[Start of Attachment]

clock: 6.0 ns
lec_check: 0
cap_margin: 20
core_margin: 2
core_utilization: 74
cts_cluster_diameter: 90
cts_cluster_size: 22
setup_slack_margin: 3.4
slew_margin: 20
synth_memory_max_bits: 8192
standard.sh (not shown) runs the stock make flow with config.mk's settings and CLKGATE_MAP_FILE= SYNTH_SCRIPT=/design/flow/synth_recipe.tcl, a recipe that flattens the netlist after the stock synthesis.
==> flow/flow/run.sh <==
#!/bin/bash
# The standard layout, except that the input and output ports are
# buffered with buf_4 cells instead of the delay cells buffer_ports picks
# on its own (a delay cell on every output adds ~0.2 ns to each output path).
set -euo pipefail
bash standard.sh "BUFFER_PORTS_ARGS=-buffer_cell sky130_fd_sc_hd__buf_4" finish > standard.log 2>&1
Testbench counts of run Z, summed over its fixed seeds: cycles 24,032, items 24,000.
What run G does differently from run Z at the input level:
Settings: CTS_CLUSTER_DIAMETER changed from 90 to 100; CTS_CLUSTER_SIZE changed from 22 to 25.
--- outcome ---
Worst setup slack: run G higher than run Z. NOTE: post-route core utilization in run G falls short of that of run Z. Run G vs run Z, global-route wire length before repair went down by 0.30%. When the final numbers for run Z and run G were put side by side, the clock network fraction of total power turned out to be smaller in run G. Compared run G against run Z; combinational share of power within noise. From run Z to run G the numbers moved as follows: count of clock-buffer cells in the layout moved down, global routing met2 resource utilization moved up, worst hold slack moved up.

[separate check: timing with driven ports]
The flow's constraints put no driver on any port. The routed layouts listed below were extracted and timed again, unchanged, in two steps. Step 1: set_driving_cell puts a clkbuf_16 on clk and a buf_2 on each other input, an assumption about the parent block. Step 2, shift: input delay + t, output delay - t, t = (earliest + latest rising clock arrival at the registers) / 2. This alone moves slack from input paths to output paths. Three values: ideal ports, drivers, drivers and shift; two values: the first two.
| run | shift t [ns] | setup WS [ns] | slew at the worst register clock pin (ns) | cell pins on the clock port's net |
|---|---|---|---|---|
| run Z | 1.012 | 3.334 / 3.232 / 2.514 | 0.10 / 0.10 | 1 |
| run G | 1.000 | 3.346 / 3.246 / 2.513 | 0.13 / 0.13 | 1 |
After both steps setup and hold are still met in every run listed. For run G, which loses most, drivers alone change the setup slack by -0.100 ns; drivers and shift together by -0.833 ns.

[End of Attachment]

## [Goal of the exercise]
Restate all of the material above exactly as written.

## [Task result]
clock: 6.0 ns
lec_check: 0
cap_margin: 20
core_margin: 2
core_utilization: 74
cts_cluster_diameter: 90
cts_cluster_size: 22
setup_slack_margin: 3.4
slew_margin: 20
synth_memory_max_bits: 8192
standard.sh (not shown) runs the stock make flow with config.mk's settings and CLKGATE_MAP_FILE= SYNTH_SCRIPT=/design/flow/synth_recipe.tcl, a recipe that flattens the netlist after the stock synthesis.
==> flow/flow/run.sh <==
#!/bin/bash
# The standard layout, except that the input and output ports are
# buffered with buf_4 cells instead of the delay cells buffer_ports picks
# on its own (a delay cell on every output adds ~0.2 ns to each output path).
set -euo pipefail
bash standard.sh "BUFFER_PORTS_ARGS=-buffer_cell sky130_fd_sc_hd__buf_4" finish > standard.log 2>&1
Testbench counts of run Z, summed over its fixed seeds: cycles 24,032, items 24,000.
What run G does differently from run Z at the input level:
Settings: CTS_CLUSTER_DIAMETER changed from 90 to 100; CTS_CLUSTER_SIZE changed from 22 to 25.
--- outcome ---
Worst setup slack: run G higher than run Z. NOTE: post-route core utilization in run G falls short of that of run Z. Run G vs run Z, global-route wire length before repair went down by 0.30%. When the final numbers for run Z and run G were put side by side, the clock network fraction of total power turned out to be smaller in run G. Compared run G against run Z; combinational share of power within noise. From run Z to run G the numbers moved as follows: count of clock-buffer cells in the layout moved down, global routing met2 resource utilization moved up, worst hold slack moved up.

[separate check: timing with driven ports]
The flow's constraints put no driver on any port. The routed layouts listed below were extracted and timed again, unchanged, in two steps. Step 1: set_driving_cell puts a clkbuf_16 on clk and a buf_2 on each other input, an assumption about the parent block. Step 2, shift: input delay + t, output delay - t, t = (earliest + latest rising clock arrival at the registers) / 2. This alone moves slack from input paths to output paths. Three values: ideal ports, drivers, drivers and shift; two values: the first two.
| run | shift t [ns] | setup WS [ns] | slew at the worst register clock pin (ns) | cell pins on the clock port's net |
|---|---|---|---|---|
| run Z | 1.012 | 3.334 / 3.232 / 2.514 | 0.10 / 0.10 | 1 |
| run G | 1.000 | 3.346 / 3.246 / 2.513 | 0.13 / 0.13 | 1 |
After both steps setup and hold are still met in every run listed. For run G, which loses most, drivers alone change the setup slack by -0.100 ns; drivers and shift together by -0.833 ns.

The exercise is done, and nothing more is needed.